How semver makes sense in my head
Current descriptions of semver, e.g. in https://semver.org, focus heavily on the change that you made rather than what you’re communicating to your library consumers. I think that needs to change.
How I explain semver
I’ve explained semver within my team in a different way:
- MAJOR versions mean that you have to do extra work to update to the latest version
- MINOR versions mean that you have to do extra work to downgrade from the latest version
- PATCH versions mean you don’t have to do extra work to upgrade or downgrade.
In my experience, using this classification means the same thing as original semver, but it is much clearer as a library author to classify my changes according to what my users need to do, rather than the more opaque terms of incompatible API change or backward compatible fixes.
What this means
Let’s say we’re working on a library. I’m making a pull request and trying to understand if I should bump the major, minor or patch version. I would go through the changes I’ve made, and think about this:
Do my users need to do extra work to upgrade?

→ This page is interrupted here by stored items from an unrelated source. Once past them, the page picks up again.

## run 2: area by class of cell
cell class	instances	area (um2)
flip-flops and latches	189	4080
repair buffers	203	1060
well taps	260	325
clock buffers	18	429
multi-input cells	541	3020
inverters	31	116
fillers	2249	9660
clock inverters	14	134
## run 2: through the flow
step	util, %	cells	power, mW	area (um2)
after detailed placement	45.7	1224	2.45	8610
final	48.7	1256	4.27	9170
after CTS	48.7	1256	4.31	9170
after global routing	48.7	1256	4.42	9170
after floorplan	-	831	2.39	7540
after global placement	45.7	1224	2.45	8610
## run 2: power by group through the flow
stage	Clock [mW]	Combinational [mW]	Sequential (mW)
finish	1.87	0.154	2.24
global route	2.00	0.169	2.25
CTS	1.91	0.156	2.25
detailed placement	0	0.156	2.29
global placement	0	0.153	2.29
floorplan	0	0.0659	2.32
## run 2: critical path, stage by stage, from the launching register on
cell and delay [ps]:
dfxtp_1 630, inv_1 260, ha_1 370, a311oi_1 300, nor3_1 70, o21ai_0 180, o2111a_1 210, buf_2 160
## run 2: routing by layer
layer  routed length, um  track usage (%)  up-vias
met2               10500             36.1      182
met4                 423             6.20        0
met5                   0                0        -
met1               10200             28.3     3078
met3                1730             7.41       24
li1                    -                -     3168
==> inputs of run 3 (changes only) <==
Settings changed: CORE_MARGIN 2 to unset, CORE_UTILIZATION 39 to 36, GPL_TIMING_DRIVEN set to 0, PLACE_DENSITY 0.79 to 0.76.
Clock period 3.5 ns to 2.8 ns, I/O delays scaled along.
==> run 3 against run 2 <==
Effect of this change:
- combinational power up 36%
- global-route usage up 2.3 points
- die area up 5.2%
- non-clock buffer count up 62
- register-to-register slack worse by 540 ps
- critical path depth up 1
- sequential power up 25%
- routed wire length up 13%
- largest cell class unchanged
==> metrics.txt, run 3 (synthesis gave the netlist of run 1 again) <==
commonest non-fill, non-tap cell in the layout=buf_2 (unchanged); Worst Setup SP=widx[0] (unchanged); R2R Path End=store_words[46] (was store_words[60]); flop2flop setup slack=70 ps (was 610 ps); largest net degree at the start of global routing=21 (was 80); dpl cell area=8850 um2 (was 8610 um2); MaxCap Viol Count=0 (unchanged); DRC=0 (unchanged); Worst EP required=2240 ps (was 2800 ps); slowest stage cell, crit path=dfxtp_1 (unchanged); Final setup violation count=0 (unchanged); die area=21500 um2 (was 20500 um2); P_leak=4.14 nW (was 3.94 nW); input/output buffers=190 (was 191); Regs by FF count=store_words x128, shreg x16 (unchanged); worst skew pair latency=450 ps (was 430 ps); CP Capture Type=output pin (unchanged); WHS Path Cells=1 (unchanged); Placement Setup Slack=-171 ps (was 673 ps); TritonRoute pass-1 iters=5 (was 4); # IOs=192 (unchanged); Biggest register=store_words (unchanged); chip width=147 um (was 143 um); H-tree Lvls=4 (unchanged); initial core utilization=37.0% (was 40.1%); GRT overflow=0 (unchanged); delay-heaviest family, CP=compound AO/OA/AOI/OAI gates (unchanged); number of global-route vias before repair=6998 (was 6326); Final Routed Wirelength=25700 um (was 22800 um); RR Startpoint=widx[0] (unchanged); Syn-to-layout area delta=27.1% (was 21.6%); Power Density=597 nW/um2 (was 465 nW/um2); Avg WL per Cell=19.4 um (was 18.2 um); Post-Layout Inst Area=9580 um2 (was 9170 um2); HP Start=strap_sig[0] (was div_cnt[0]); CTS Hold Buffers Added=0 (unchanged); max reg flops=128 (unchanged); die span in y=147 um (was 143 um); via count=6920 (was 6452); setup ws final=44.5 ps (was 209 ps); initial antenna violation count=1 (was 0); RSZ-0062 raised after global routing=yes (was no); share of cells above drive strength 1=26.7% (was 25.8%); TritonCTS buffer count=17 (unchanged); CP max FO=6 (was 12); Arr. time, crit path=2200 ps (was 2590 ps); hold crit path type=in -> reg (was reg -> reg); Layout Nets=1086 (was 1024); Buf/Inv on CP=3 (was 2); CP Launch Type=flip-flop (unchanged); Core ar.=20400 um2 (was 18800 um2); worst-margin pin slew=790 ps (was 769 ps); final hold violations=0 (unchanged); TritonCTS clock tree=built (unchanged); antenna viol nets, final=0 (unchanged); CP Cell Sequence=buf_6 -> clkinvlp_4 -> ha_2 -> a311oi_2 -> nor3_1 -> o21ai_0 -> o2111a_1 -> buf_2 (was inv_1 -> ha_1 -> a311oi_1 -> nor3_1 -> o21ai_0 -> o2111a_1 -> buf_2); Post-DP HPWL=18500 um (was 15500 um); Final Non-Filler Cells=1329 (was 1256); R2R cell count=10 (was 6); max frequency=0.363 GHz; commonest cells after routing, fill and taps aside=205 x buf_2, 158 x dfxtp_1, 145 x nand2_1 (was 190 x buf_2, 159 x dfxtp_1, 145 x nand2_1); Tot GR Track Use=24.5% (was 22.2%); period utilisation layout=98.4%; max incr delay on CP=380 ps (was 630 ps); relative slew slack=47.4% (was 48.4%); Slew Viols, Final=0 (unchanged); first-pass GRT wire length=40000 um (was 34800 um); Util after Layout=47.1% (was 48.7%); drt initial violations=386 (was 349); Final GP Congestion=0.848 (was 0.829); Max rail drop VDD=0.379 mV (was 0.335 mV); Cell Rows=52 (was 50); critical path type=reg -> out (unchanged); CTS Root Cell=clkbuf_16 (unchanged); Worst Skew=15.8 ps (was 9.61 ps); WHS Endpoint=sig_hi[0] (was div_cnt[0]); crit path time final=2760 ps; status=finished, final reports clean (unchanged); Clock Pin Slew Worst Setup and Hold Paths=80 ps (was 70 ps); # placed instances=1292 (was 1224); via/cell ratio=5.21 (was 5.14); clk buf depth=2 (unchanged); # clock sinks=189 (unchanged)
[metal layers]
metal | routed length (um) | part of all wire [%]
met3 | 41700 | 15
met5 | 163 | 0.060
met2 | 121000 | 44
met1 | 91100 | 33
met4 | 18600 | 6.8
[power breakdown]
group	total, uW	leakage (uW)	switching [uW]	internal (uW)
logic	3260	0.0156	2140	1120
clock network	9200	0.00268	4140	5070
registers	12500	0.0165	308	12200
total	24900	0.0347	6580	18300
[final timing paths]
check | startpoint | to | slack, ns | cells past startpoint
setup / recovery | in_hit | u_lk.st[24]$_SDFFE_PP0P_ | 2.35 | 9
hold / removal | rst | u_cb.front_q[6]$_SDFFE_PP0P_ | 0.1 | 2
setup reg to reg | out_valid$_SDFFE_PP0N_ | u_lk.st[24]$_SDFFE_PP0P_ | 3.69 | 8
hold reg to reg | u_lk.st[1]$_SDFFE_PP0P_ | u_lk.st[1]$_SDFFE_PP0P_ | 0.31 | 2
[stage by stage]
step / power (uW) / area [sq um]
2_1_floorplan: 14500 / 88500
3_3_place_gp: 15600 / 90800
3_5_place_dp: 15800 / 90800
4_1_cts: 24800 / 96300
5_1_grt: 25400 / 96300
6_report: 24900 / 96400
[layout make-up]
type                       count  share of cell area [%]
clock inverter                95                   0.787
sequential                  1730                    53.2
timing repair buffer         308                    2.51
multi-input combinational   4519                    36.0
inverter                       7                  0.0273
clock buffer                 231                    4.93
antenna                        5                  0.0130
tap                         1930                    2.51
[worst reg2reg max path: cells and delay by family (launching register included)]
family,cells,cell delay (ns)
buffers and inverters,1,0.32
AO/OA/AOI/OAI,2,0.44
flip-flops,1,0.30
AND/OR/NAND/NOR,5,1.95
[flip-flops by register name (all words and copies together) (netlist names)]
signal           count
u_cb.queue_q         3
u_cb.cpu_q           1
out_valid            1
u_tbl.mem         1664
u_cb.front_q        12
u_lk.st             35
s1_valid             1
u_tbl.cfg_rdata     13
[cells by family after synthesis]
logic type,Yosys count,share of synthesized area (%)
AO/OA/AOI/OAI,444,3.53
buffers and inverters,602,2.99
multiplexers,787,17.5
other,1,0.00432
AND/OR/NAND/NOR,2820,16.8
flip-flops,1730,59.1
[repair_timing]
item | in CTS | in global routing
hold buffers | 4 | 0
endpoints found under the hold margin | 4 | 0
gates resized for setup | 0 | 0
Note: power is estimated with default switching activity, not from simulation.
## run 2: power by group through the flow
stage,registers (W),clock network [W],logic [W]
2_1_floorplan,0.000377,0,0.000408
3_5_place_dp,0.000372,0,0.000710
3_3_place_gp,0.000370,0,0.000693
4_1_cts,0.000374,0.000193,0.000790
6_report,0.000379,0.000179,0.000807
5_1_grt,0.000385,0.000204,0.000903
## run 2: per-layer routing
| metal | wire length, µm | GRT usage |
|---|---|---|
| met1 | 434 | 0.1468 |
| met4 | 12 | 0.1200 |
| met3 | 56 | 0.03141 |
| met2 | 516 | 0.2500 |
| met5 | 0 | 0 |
==> src/rtl/dac_ser_ctrl.sv <==
module dac_ser_ctrl
  import dac_ser_pkg::*;
#(
  parameter int CODE_W      = 8,
  parameter int SYNC_STAGES = 2
) (
  input  logic              clk,
  input  logic              rst_n,
  input  logic              sclk,
  input  logic              cs_n,
  input  logic              din,
  output logic              dout,
  output logic [CODE_W-1:0] code_a,
  output logic [CODE_W-1:0] code_b,
  output logic              pd_a,
  output logic              pd_b,
  output logic              pd_all,
  output logic              oe_a,
  output logic              oe_b
);
  localparam int WORD_W = SEL_W + PWR_W + CODE_W;
  localparam int CNT_W  = $clog2(WORD_W + 1);

  logic [2:0] pin_q, pin_rise, pin_fall;
  logic       cs_low, cs_start, cs_end, sclk_rise, sclk_fall;
  logic [WORD_W-1:0] rx_word;
  logic       frame_ok;

  dac_ser_sync #(
    .W(3), .STAGES(SYNC_STAGES), .RST_VAL(3'b100)
  ) u_sync (
    .clk(clk), .rst_n(rst_n),
    .d_in({cs_n, sclk, din}),
    .q(pin_q), .rise(pin_rise), .fall(pin_fall)
  );

  assign cs_low    = ~pin_q[2];
  assign cs_start  = pin_fall[2];
  assign cs_end    = pin_rise[2];
  assign sclk_rise = pin_rise[1];
  assign sclk_fall = pin_fall[1];

  dac_ser_rx #(.WORD_W(WORD_W), .CNT_W(CNT_W)) u_rx (
    .clk(clk), .rst_n(rst_n),
    .cs_low(cs_low), .cs_start(cs_start), .cs_end(cs_end),
    .sclk_rise(sclk_rise), .din(pin_q[0]),
    .word_o(rx_word), .frame_ok_o(frame_ok)
  );

  dac_ser_regs #(.CODE_W(CODE_W)) u_regs (
    .clk(clk), .rst_n(rst_n), .load(frame_ok),
    .sel(rx_word[WORD_W-1 -: SEL_W]),
    .pwr(rx_word[CODE_W +: PWR_W]),
    .code(rx_word[CODE_W-1:0]),
    .code_a_o(code_a), .code_b_o(code_b),
    .pd_a_o(pd_a), .pd_b_o(pd_b), .pd_all_o(pd_all),
    .oe_a_o(oe_a), .oe_b_o(oe_b)
  );

  dac_ser_echo #(.WORD_W(WORD_W)) u_echo (
    .clk(clk), .rst_n(rst_n), .load(frame_ok), .word(rx_word),
    .cs_start(cs_start), .cs_low(cs_low), .sclk_fall(sclk_fall),
    .dout_o(dout)
  );
endmodule
`config.mk`:
```
export PLATFORM = sky130hd
export DESIGN_NAME = ex_operand_bypass
export DESIGN_NICKNAME = d
export VERILOG_FILES = /design/src/rtl/fwd_pkg.sv /design/src/rtl/fwd_stage_match.sv /design/src/rtl/fwd_priority.sv /design/src/rtl/fwd_operand_mux.sv /design/src/rtl/ex_operand_bypass.sv
export SDC_FILE = /design/constraint.sdc
export NUM_CORES = 1
export LEC_CHECK = 0
export ABC_AREA = 1
export BUFFER_PORTS_ARGS = -buffer_cell sky130_fd_sc_hd__buf_2
export CAP_MARGIN = 40
export CORE_AREA = 2 2 98 100
export DETAILED_ROUTE_END_ITERATION = 10
export DIE_AREA = 0 0 100 102
export PLACE_DENSITY = 0.66
export SYNTH_ARGS = -nofsm -noshare
export SYNTH_HDL_FRONTEND = slang
export SYNTH_SLANG_ARGS = --single-unit
```
`constraint.sdc`:
```
create_clock -name vclk -period 2.4
set_input_delay 0.36 -clock vclk [all_inputs]
set_output_delay 0.36 -clock vclk [all_outputs]
set_load 0.02 [all_outputs]
```
`src/rtl/serframe_pkg.sv`:
```
`timescale 1ns/1ps
package serframe_pkg;

  parameter int WORD_W = 32;
  parameter int LEN_W  = $clog2(WORD_W) + 1;

  typedef enum logic [1:0] {
    ST_IDLE  = 2'd0,
    ST_DELAY = 2'd1,
    ST_DATA  = 2'd2
  } rxState_t;

  // strobes from framing control to the datapath, one cycle each
  typedef struct packed {
    logic shiftEn;     // take sdIn into the shift register
    logic shiftClr;    // this bit opens a new element
    logic elemDone;    // this bit closes the element
    logic syncErrSet;  // unexpected frame sync seen
  } rxCtl_t;

  function automatic logic [LEN_W-1:0] elemBits(input logic [2:0] code);
    case (code)
      3'd0:    return LEN_W'(8);
      3'd1:    return LEN_W'(12);
      3'd2:    return LEN_W'(16);
      3'd3:    return LEN_W'(20);
      3'd4:    return LEN_W'(24);
      default: return LEN_W'(32);
    endcase
  endfunction

endpackage

```
`src/rtl/serframe_ctrl.sv`:
```
`timescale 1ns/1ps
module serframe_ctrl
  import serframe_pkg::*;
#(
  parameter int CNT_W = 7
) (
  input  logic             clk,
  input  logic             rst,
  input  logic             bitEn,
  input  logic             fsIn,
  input  logic             twoPhase,
  input  logic [CNT_W-1:0] cnt1,
  input  logic [CNT_W-1:0] cnt2,
  input  logic [2:0]       len1,
  input  logic [2:0]       len2,
  input  logic [1:0]       dataDelay,
  input  logic             ignoreFs,
  output rxCtl_t           ctl
);

  localparam int IDX_W = LEN_W - 1;

  rxState_t         state;
  logic [1:0]       dlyCnt;
  logic [IDX_W-1:0] bitIdx;
  logic [CNT_W-1:0] elemIdx;
  logic             inPhase2;
  logic             pend;
  logic             fsPrev;

  logic [1:0]       effDly;
  logic [LEN_W-1:0] curLen;
  logic [CNT_W-1:0] curCnt;
  logic             fsEdge, busy, sampling, lastBit, lastElem;
  logic             frameLast, frameNextLast, boundary, unexpected, startNow;

  always_comb begin
    effDly        = (dataDelay == 2'd3) ? 2'd2 : dataDelay;
    curLen        = elemBits(inPhase2 ? len2 : len1);
    curCnt        = inPhase2 ? cnt2 : cnt1;
    fsEdge        = bitEn && fsIn && !fsPrev;
    busy          = (state != ST_IDLE);
    sampling      = bitEn && ((state == ST_DATA) ||
                              ((state == ST_DELAY) && (dlyCnt == 2'd0)));
    lastBit       = ({1'b0, bitIdx} == (curLen - LEN_W'(1)));
    lastElem      = (elemIdx == curCnt) && (inPhase2 || !twoPhase);
    frameLast     = sampling && lastBit && lastElem;
    frameNextLast = sampling && ({1'b0, bitIdx} == (curLen - LEN_W'(2))) && lastElem;
    boundary      = fsEdge && busy &&
                    (((effDly == 2'd1) && frameLast) ||
                     ((effDly == 2'd2) && frameNextLast));
    unexpected    = fsEdge && busy && !boundary && !ignoreFs;
    startNow      = fsEdge && (!busy || unexpected);
  end

  always_comb begin
    ctl = '0;
    if (startNow) begin
      ctl.syncErrSet = unexpected;
      if (effDly == 2'd0) begin
        ctl.shiftEn  = 1'b1;
        ctl.shiftClr = 1'b1;
      end
    end else if (sampling) begin
      ctl.shiftEn  = 1'b1;
      ctl.shiftClr = (bitIdx == '0);
      ctl.elemDone = lastBit;
    end
  end

  always_ff @(posedge clk) begin
    if (rst) begin
      state    <= ST_IDLE;
      dlyCnt   <= '0;
      bitIdx   <= '0;
      elemIdx  <= '0;
      inPhase2 <= 1'b0;
      pend     <= 1'b0;
      fsPrev   <= 1'b0;
    end else begin
      if (bitEn) fsPrev <= fsIn;
      if (startNow) begin
        inPhase2 <= 1'b0;
        elemIdx  <= '0;
        pend     <= 1'b0;
        if (effDly == 2'd0) begin
          state  <= ST_DATA;
          bitIdx <= IDX_W'(1);
        end else begin
          state  <= ST_DELAY;
          dlyCnt <= effDly - 2'd1;
          bitIdx <= '0;
        end
      end else if (sampling) begin
        state <= ST_DATA;
        if (boundary && (effDly == 2'd2)) pend <= 1'b1;
        if (lastBit) begin
          bitIdx <= '0;
          if (elemIdx == curCnt) begin
            elemIdx <= '0;
            if (!inPhase2 && twoPhase) begin
              inPhase2 <= 1'b1;
            end else begin
              inPhase2 <= 1'b0;
              if (pend || boundary) begin
                state  <= ST_DELAY;
                dlyCnt <= 2'd0;
                pend   <= 1'b0;
              end else begin
                state <= ST_IDLE;
              end
            end
          end else begin
            elemIdx <= elemIdx + CNT_W'(1);
          end
        end else begin
          bitIdx <= bitIdx + IDX_W'(1);
        end
      end else if (bitEn && (state == ST_DELAY)) begin
        dlyCnt <= dlyCnt - 2'd1;
      end
    end
  end

endmodule

```
`src/rtl/serframe_dp.sv`:
```
`timescale 1ns/1ps
module serframe_dp
  import serframe_pkg::*;
(
  input  logic              clk,
  input  logic              rst,
  input  logic              sdIn,
  input  logic              rdStrobe,
  input  rxCtl_t            ctl,
  output logic [WORD_W-1:0] rdData,
  output logic              ready,
  output logic              full,
  output logic              syncErr
);

  logic [WORD_W-2:0] shiftReg;
  logic [WORD_W-1:0] nextWord;
  logic [WORD_W-1:0] bufReg;
  logic [WORD_W-1:0] dataReg;
  logic              bufValid;
  logic              moveBuf, bufFree, accept, overrun;

  always_comb begin
    nextWord = ctl.shiftClr ? {{(WORD_W-1){1'b0}}, sdIn} : {shiftReg, sdIn};
    moveBuf  = bufValid && !ready;
    bufFree  = !bufValid || !ready;
    accept   = ctl.elemDone && bufFree;
    overrun  = ctl.elemDone && !bufFree;
  end

  always_ff @(posedge clk) begin
    if (rst) begin
      shiftReg <= '0;
      bufReg   <= '0;
      dataReg  <= '0;
      bufValid <= 1'b0;
      ready    <= 1'b0;
      full     <= 1'b0;
      syncErr  <= 1'b0;
    end else begin
      if (ctl.shiftEn) shiftReg <= nextWord[WORD_W-2:0];

      if (moveBuf) begin
        dataReg <= bufReg;
        ready   <= 1'b1;
      end else if (rdStrobe) begin
        ready <= 1'b0;
      end

      if (accept) begin
        bufReg   <= nextWord;
        bufValid <= 1'b1;
      end else if (moveBuf) begin
        bufValid <= 1'b0;
      end

      if (overrun)                full <= 1'b1;
      else if (rdStrobe && ready) full <= 1'b0;

      if (ctl.syncErrSet) syncErr <= 1'b1;
    end
  end

  assign rdData = dataReg;

endmodule

```
`src/rtl/serframe_rx.sv`:
```
`timescale 1ns/1ps
module serframe_rx
  import serframe_pkg::*;
#(
  parameter int CNT_W = 7
) (
  input  logic              clk,
  input  logic              rst,
  input  logic              bitEn,
  input  logic              sdIn,
  input  logic              fsIn,
  input  logic              rdStrobe,
  input  logic              twoPhase,
  input  logic [CNT_W-1:0]  cnt1,
  input  logic [CNT_W-1:0]  cnt2,
  input  logic [2:0]        len1,
  input  logic [2:0]        len2,
  input  logic [1:0]        dataDelay,
  input  logic              ignoreFs,
  output logic [WORD_W-1:0] rdData,
  output logic              ready,
  output logic              full,
  output logic              syncErr
);

  rxCtl_t ctl;

  serframe_ctrl #(.CNT_W(CNT_W)) u_ctrl (
    .clk       (clk),
    .rst       (rst),
    .bitEn     (bitEn),
    .fsIn      (fsIn),
    .twoPhase  (twoPhase),
    .cnt1      (cnt1),
    .cnt2      (cnt2),
    .len1      (len1),
    .len2      (len2),
    .dataDelay (dataDelay),
    .ignoreFs  (ignoreFs),
    .ctl       (ctl)
  );

  serframe_dp u_dp (
    .clk      (clk),
    .rst      (rst),
    .sdIn     (sdIn),
    .rdStrobe (rdStrobe),
    .ctl      (ctl),
    .rdData   (rdData),
    .ready    (ready),
    .full     (full),
    .syncErr  (syncErr)
  );

endmodule

```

This extra work could be anything:
- bump the version of a peer dependency
- enable some strict or less-strict options
- rename references to a function
- do some extra steps before the library works again (e.g. initializing some objects)

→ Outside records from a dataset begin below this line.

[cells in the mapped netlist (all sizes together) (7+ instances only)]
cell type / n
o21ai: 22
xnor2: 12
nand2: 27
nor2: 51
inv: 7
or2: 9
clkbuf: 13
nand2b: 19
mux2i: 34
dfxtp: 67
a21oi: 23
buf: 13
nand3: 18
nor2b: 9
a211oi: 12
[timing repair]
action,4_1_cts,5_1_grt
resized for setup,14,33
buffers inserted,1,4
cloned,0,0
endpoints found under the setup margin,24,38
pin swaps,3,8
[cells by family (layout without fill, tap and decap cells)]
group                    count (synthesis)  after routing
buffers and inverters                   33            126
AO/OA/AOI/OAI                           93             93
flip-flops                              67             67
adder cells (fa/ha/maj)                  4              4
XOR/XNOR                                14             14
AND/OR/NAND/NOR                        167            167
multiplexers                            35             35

If I made a change that makes my users do extra work just to upgrade, I have to bump the major version.
Major releases encompass API changes, Angular version updates, build output changes, ESM support, and more.
This is where most feature releases would go to.
It’s really easy to accidentally cause breaking changes when developing for a minor version, so additional scrutiny is required here. Even if in practice, most users of your API will not downgrade the version, it is polite to keep an eye if your minor version actually is a minor change. Because Dependabot might upgrade your published library, thinking all is fine, and its PR will be stuck cluttering the pull-request list for a long time.